El día 11 de diciembre, es sabido, se celebra el Día del Tango.
Y se eligió esa fecha porque coincide con el nacimiento de dos grandes de nuestra música popular: Carlos Gardel y Julio De Caro. Este, que había nacido en 1899, era nueve años menor que Gardel, que era de 1890.
Si tuviese que poner una sola calificación a Julio De Caro, diría que fue un revolucionario del tango.
Podemos encontrar varias facetas en él.
La primera podría ser la de arreglador. Porque cambió formas instrumentales del tango. Con visión sí, pero también con valentia.
Como director de orquesta consiguió acordes inconfundibles en las variaciones en el bandoneón, y dio al piano una especial dimensión.
Su estilo influyó, voluntariamente o no en otros grandes: Vardaro, Troilo y Pugliese.
El De Caro violinista también mostró una personalidad definida.
Sus solos en el tango “Buen Amigo” aún se recuerdan.
Y me falta el De Caro Compositor del que podemos rescatar “Boedo”, “Mala Junta”, “Tierra Querida”, entre otros.
Pero quiero recordar al ser humano Julio De Caro, de físico menudo, al hombre cordial, al de la infancia en San Telmo, aquí en Buenos Aires.
Su padre tenía una casa de música y también un conservatorio en ese barrio. Y esta circunstancia le permitió a su hijo conocer a figuras musicales de su tiempo.
Claro que el tango -era a la época de la Primera Guerra Mundial- casi música prohibida. Y su padre le había señalado dos destinos. La Medicina o la de Concertista de Violín.
De elegir ser concertista, su mundo habría de ser el de la música clásica.
Y él, con algo de niño prodigio, ya daba conciertos. Uno de ellos –muy exitoso- en un famoso salón de antaño: el Prince George Hall.
Pero cada meta tiene varios caminos, y algunos son ineludibles...
Y el destino de Julio De Caro le llegó, con sus escasos 18 años y pantalones largos recién estrenados, en el famoso “Palais de Glace”.
Había ido a bailar con varios amigos, uno de ellos, sobrino de Roberto Firpo quien precisamente dirigía la orquesta que amenizaba el baile.

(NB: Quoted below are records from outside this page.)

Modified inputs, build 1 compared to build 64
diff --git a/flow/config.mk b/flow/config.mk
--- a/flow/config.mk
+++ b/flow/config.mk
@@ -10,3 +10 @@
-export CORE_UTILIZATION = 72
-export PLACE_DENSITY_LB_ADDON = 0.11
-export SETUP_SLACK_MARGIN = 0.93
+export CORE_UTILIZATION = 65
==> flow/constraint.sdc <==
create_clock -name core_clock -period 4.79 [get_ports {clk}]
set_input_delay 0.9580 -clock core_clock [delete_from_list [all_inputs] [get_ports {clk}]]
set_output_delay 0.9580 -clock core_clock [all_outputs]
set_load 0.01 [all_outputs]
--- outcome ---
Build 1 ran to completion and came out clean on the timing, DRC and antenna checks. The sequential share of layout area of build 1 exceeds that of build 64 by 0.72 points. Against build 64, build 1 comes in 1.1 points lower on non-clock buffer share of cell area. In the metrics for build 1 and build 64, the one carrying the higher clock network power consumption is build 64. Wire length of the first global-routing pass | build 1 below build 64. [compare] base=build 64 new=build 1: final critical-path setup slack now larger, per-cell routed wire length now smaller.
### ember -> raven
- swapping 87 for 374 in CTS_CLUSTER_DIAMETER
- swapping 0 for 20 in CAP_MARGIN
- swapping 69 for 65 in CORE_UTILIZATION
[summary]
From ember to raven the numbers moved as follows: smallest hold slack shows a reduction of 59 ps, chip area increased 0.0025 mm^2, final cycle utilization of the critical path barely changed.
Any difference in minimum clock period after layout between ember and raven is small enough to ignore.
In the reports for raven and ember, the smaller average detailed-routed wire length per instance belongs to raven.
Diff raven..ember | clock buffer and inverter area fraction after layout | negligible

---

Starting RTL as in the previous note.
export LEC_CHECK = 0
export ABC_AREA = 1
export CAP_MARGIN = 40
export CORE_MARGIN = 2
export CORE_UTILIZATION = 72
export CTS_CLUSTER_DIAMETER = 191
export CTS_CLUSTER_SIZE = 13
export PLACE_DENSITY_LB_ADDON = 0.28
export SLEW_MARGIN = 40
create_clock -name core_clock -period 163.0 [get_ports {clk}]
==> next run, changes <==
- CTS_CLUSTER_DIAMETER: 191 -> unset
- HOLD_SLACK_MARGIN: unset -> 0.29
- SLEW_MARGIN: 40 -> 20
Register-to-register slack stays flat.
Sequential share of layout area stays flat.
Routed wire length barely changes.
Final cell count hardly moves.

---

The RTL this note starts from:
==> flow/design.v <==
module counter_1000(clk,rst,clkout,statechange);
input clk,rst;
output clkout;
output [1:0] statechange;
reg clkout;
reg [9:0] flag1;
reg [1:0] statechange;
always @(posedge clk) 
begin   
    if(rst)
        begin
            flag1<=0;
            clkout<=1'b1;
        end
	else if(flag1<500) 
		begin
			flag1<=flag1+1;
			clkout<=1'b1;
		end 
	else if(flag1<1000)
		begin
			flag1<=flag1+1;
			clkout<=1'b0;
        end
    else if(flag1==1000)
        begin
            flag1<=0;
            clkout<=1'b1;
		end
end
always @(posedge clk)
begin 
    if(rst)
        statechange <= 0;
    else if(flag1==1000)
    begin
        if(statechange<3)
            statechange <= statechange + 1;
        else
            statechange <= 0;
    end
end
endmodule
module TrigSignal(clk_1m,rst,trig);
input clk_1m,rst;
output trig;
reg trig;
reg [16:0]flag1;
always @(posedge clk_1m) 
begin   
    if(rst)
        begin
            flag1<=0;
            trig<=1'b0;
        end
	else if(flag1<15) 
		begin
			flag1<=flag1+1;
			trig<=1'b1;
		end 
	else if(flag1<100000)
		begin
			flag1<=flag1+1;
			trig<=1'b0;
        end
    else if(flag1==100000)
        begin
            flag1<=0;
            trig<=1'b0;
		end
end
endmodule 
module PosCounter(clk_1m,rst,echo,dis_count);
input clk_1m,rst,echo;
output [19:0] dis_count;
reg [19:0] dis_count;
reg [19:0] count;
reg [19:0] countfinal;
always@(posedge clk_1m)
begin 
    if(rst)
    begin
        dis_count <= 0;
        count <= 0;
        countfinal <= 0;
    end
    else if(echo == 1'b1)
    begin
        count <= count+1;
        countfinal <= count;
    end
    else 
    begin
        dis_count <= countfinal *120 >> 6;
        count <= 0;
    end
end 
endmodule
## module_mini_cpu
module module_mini_cpu(
    input clk,               
    input rst,               
    input power,             
    input send,              
    input [17:0] switches,   
    output wire [7:0] data,  
    output wire rs,          
    output wire rw,          
    output wire en,          
    output wire lcd_on,      
    output wire lcd_blon     
);
For scale: ~4100 cells after synthesis, ~430 flip-flops, roughly 0.039 mm2 of cells after synthesis.
make LEC_CHECK=0 CAP_MARGIN=20 CELL_PAD_IN_SITES_GLOBAL_PLACEMENT=2 CORE_ASPECT_RATIO=0.62 CORE_MARGIN=2 CORE_UTILIZATION=26 GPL_ROUTABILITY_DRIVEN=1 GPL_TIMING_DRIVEN=0 MIN_ROUTING_LAYER=met2 PLACE_DENSITY_LB_ADDON=0.25 SETUP_SLACK_MARGIN=2.63 SLEW_MARGIN=25 TNS_END_PERCENT=25 finish   # period 10.0 ns
run.sh (not shown) runs the stock make flow with config.mk's settings and CLKGATE_MAP_FILE=.
The baseline finished but failed the layout checks on setup timing.
Next try:
CELL_PAD_IN_SITES_GLOBAL_PLACEMENT = unset   (was 2)
CORE_ASPECT_RATIO = unset   (was 0.62)
CORE_UTILIZATION = 65   (was 26)
CTS_CLUSTER_DIAMETER = 268   (was unset)
GPL_ROUTABILITY_DRIVEN = unset   (was 1)
GPL_TIMING_DRIVEN = unset   (was 0)
MIN_ROUTING_LAYER = unset   (was met2)
PLACE_DENSITY = 0.6   (was unset)
PLACE_DENSITY_LB_ADDON = unset   (was 0.25)
SETUP_SLACK_MARGIN = unset   (was 2.63)
SLEW_MARGIN = 20   (was 25)
TNS_END_PERCENT = unset   (was 25)
clock period = 13.2 ns   (was 10.0 ns; I/O delays follow)
After rerunning: The changed run completed and failed the layout checks on setup timing. Sequential share of layout area went up by 1.6 points. Routed wire length went down by 24%. Setup slack gains 3.5 ns. Clock-buffer cell count went down by 10. Clock skew falls by 0.025 ns. Cell count fell by 22%.


module_mini_cpu again, from the RTL that the note above started with.
clock: 10.0 ns
lec_check: 0
abc_area: 1
cap_margin: 20
cell_pad_in_sites_global_placement: 0
core_aspect_ratio: 0.71
core_margin: 2
core_utilization: 70
gpl_routability_driven: 1
setup_slack_margin: 1.04
slew_margin: 20
tns_end_percent: 25
The baseline finished but failed the layout checks on setup timing.
Change:
- CELL_PAD_IN_SITES_GLOBAL_PLACEMENT: 0 -> unset
- CORE_ASPECT_RATIO: 0.71 -> unset
- CORE_UTILIZATION: 70 -> 69
- CTS_CLUSTER_DIAMETER: unset -> 298
- GPL_ROUTABILITY_DRIVEN: 1 -> unset
- PLACE_DENSITY: unset -> 0.6
- SETUP_SLACK_MARGIN: 1.04 -> unset
- TNS_END_PERCENT: 25 -> unset
- clock period: 10.0 -> 11.5 ns (I/O delays scaled with it)
After rerunning: With this change the flow went through all stages and came out clean; maximum frequency shrinks by about 1%; global-route usage falls by 4.6 points; count of clock-buffer cells in the layout came out lower by 3; setup slack is better by 1.4 ns; wire length is lower by about 15%; combinational power shrinks by 36%.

Informado por su sobrino, Firpo invitó al joven De Caro a ejecutar en violín “La Cumparsita” junto a sus propios músicos.
Este, con la inconsciencia de la juventud, pero con fe en sus aptitudes, subió al escenario.

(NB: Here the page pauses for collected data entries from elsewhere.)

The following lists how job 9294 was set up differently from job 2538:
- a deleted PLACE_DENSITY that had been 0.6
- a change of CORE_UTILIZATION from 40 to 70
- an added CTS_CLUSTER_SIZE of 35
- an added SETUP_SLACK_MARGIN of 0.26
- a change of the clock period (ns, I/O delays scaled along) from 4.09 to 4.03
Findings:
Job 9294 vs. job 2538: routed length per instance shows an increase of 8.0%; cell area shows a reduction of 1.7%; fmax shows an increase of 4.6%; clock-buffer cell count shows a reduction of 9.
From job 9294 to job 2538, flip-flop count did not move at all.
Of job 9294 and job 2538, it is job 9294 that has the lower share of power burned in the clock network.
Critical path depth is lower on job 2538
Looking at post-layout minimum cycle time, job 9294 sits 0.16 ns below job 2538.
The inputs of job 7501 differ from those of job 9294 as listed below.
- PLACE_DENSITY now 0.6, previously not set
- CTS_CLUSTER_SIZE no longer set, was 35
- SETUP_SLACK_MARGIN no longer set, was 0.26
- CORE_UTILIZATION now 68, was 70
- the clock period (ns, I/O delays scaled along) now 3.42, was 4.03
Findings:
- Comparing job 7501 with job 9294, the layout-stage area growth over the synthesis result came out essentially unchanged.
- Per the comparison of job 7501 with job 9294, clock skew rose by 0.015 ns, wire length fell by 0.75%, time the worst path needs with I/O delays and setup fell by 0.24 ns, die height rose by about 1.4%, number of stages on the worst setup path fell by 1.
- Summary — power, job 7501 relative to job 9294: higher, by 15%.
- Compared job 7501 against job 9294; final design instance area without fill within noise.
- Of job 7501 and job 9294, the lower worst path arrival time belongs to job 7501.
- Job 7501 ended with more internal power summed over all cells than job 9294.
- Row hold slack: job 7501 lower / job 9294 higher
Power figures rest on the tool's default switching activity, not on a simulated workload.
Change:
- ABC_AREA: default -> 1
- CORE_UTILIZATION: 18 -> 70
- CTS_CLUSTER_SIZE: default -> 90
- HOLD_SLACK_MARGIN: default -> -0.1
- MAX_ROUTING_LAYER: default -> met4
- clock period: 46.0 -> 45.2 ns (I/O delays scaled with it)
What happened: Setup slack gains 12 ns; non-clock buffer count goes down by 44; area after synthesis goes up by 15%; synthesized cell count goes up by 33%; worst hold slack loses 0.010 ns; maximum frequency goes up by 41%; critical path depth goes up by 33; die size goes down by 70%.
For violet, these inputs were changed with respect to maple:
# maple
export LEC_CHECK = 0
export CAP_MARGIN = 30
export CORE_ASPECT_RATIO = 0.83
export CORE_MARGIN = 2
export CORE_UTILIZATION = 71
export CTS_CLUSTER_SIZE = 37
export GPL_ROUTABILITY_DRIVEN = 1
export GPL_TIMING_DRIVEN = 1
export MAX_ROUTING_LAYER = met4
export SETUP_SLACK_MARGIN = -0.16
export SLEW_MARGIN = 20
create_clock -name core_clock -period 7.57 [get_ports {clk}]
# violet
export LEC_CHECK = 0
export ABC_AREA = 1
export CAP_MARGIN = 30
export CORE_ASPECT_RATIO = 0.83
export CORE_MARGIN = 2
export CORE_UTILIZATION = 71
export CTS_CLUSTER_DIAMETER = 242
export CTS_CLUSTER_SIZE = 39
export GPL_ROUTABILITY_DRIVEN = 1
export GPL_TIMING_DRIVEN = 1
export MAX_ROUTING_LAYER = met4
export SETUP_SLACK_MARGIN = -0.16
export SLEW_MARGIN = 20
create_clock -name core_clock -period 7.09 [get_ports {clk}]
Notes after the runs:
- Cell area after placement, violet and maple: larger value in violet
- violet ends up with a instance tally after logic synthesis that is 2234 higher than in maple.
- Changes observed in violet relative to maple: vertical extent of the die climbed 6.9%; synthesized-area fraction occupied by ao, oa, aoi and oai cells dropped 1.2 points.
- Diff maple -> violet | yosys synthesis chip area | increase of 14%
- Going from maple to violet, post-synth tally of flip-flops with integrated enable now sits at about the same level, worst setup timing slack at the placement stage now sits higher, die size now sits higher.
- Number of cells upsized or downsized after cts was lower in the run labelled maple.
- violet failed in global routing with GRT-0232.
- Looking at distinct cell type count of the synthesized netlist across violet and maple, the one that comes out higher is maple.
<file path="flow/run.sh">
#!/bin/bash
# the make line also repeats each setting of config.mk as NAME=value (left out here)
make -C /OpenROAD-flow-scripts/flow DESIGN_CONFIG=/design/flow/config.mk WORK_HOME=/design/flow/orfs CLKGATE_MAP_FILE= finish
</file>
<file path="flow/config.mk">
export PLATFORM = sky130hd
export DESIGN_NAME = CORDIC_tanInv_sqrt
export DESIGN_NICKNAME = CORDIC_tanInv_sqrt
export VERILOG_FILES = /design/flow/design.v
export SDC_FILE = /design/flow/constraint.sdc
export NUM_CORES = 4
export LEC_CHECK = 0
export CAP_MARGIN = 20
export CORE_MARGIN = 2
export CORE_UTILIZATION = 70
export CTS_CLUSTER_SIZE = 33
export HOLD_SLACK_MARGIN = -0.08
export SETUP_SLACK_MARGIN = 0.76
export SLEW_MARGIN = 20
</file>
<file path="flow/constraint.sdc">
create_clock -name core_clock -period 3.12 [get_ports {clk}]
set_input_delay 0.6240 -clock core_clock [delete_from_list [all_inputs] [get_ports {clk}]]
set_output_delay 0.6240 -clock core_clock [all_outputs]
set_load 0.01 [all_outputs]
</file>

Cuando finalizó la pieza, los aplausos resonaron largamente.
Un asistente al baile le propuso después de oírlo, trabajar con él. Se llamaba Eduardo Arolas.
De Caro se negó por temor a su padre, pero Arolas llegó hasta la casa paterna a solicitar la autorización, que lógicamente fue denegada con estas palabras de su padre:
-”O mi hijo se queda en mi casa y será médico o se va de aquí y entonces será músico de tango si lo desea”. ¡Severo el padre!.
Julio De Caro no dudó.
Con Arolas comenzó a trabajar en el “Tabaris” y cuando este viajó a Francia, se incorporó a su orquesta.

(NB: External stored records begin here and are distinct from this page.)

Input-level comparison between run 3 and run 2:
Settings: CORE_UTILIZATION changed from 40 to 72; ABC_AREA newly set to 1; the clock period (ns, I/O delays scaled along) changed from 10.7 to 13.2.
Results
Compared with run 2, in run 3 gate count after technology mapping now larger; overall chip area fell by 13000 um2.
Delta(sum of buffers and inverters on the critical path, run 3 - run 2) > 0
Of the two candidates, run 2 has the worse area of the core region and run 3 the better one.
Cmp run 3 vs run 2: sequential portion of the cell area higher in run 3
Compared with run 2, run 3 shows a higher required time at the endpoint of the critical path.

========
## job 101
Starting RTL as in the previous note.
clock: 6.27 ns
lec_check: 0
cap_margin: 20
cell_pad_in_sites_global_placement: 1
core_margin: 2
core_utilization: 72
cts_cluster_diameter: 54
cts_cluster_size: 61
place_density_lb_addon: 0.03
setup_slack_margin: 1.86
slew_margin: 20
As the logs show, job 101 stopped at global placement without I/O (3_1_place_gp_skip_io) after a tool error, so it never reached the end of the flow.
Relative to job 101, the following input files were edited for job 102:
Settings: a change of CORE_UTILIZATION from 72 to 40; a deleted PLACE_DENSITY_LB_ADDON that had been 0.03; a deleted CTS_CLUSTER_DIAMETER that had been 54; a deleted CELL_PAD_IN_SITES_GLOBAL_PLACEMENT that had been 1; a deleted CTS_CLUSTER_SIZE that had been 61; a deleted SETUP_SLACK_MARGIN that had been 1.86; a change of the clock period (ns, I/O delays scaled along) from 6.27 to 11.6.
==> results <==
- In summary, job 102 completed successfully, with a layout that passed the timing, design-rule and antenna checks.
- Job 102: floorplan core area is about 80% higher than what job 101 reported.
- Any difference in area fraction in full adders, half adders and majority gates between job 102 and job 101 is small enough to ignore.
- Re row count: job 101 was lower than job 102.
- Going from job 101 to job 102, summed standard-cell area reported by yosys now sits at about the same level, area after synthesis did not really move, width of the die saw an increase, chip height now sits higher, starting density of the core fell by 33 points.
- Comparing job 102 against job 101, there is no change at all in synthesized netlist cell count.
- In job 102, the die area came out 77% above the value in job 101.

Luego fue primer violín de Fresedo, después Cobián y luego con su propio sexteto con dos de sus hermanos y Pedro Maffia, hasta llegar a tener su propia orquesta, al frente de la cual estuvo más de treinta años.
Y llegó 1954. Tenía ya 55 años.
Sentía un cansancio de tiempo. Y el tiempo es “un nudo corredizo que nos oprime sin prisa pero sin pausa”.
Intuía cercana la muerte. Pero -él no lo sabía- viviría 25 años más hasta los 80 años.
Su cuerpo frágil y pequeño parecía más empequeñecido. Pero no su prestigio, que su talento creativo le había brindado.
Siguió y sigue teniendo para sus compatriotas una patente de eternidad.
En marzo de 1980, Julio De Caro estaba en Mar del Plata. Tuvo la certeza que su ciclo vital estaba finalizando.
Esta vez no se equivocaba.
Quizá pensase en ese triste día, que la vida le había brindado un hermoso destino: el de contribuir a que el tango ocupara el lugar que por sus valores merecía.
Y un af. final para este verdadero creador que siguió desde siempre su propio impulso:
“Muchos aceptan su destino. Pero los elegidos lo determinan”.